The html-parser package is a variant language implementation of the Python's SGML parser (sgmllib.py), HTML parser (htmllib.py) and Formatter (formatter.py).
The sgml-parser.rb defines a class SGMLParser which serves as the basis for parsing text files formatted in SGML (Standard Generalized Mark-up Language). In fact, it does not provide a full SGML parser -- it only parses SGML insofar as it is used by HTML, and the module only exists as a base for the HTMLParser class.
Please see <URL:http://www.python.org/doc/current/lib/module-sgmllib.html> for detail.
The html-parser.rb defines a class HTMLParser which is a parser for HTML documents.
Please see <URL:http://www.python.org/doc/current/lib/module-htmllib.html> for detail.
The formatter.rb defines 4 classes -- NullFormatter, AbstractFormatter, NullWriter and DumbWriter -- which is a generic output formatter and device interface.
Please see <URL:http://www.python.org/doc/current/lib/module-formatter.html> for detail.
The htmltest.rb is a sample script using html-parser package.
Usage: htmltest.rb [HTML_FILE]
ex.) htmltest.rb index.html
ruby install.rb
or
cp -p formatter.rb html-parser.rb sgml-parser.rb SOMEWHERE
Takahiro Maebashi <maebashi@iij.ad.jp>
Katsuyuki Komatsu <komatsu@sarion.co.jp>
Fix array concatination statement in install_rb() of the install.rb for Ruby 1.6.2 or later. Reported by Ed L Cashin <ecashin@terry.uga.edu>.
[ruby-list:22188] Incorporated html-parser.rb and sgml-parser.rb patch contributed by Ryunosuke Ohshima <ryu@jaist.ac.jp>. Add README.rd and install.rb by the packager.
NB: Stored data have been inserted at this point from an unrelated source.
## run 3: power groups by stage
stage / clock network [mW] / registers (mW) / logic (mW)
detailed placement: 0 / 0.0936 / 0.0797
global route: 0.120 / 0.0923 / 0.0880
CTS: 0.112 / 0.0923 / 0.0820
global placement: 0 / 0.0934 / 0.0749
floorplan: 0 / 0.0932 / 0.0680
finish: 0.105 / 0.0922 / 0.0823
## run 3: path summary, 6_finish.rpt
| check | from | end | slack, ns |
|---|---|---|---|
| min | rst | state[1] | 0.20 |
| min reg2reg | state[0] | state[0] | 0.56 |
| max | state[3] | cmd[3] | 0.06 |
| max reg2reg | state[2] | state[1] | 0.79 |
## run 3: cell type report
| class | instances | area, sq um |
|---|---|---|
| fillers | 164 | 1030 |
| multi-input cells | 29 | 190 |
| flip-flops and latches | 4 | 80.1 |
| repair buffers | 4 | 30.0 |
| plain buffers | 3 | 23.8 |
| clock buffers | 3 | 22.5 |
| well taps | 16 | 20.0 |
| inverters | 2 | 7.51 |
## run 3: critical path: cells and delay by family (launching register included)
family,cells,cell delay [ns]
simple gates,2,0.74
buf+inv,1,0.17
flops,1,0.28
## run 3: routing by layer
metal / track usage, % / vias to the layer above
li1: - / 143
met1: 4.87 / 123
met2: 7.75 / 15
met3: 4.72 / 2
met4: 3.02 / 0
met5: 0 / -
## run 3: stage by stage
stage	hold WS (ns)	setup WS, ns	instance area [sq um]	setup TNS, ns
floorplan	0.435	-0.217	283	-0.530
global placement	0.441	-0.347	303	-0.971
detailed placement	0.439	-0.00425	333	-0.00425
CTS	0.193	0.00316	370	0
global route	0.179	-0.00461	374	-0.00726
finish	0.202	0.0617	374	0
**config.mk**
```make
export PLATFORM = sky130hd
export DESIGN_NAME = differential_drive_ramp
export DESIGN_NICKNAME = d
export VERILOG_FILES = /design/src/rtl/ddramp_pkg.sv /design/src/rtl/ddramp_ctrl.sv /design/src/rtl/ddramp_dp.sv /design/src/rtl/differential_drive_ramp.sv
export SDC_FILE = /design/constraint.sdc
export NUM_CORES = 2
export LEC_CHECK = 0
export BUFFER_PORTS_ARGS = -buffer_cell sky130_fd_sc_hd__buf_4
export CORE_MARGIN = 2
export CORE_UTILIZATION = 45
export DETAILED_ROUTE_END_ITERATION = 6
export SETUP_SLACK_MARGIN = 0.2
export SLEW_MARGIN = 10
export SYNTH_ARGS = -nofsm -noshare
export SYNTH_HDL_FRONTEND = slang
export SYNTH_SLANG_ARGS = --single-unit
```
**constraint.sdc**
```tcl
create_clock -name clk -period 10.4 [get_ports clk]
set_input_delay 1.56 -clock clk [delete_from_list [all_inputs] [get_ports clk]]
set_output_delay 1.56 -clock clk [all_outputs]
set_load 0.005 [all_outputs]
```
[ruby-dev:8302] Avoid arity check error of NullFormatter#push_font in formatter.rb by the packager.
html-parser-19990912.tar.gz released by the author.
[ruby-list:13345] html-parser-19990406.tar.gz released by the author.
[ruby-list:12521] html-parser-19990303.tar.gz released by the author.
[ruby-list:5974] html-parser.tar.gz (first release) released by the author.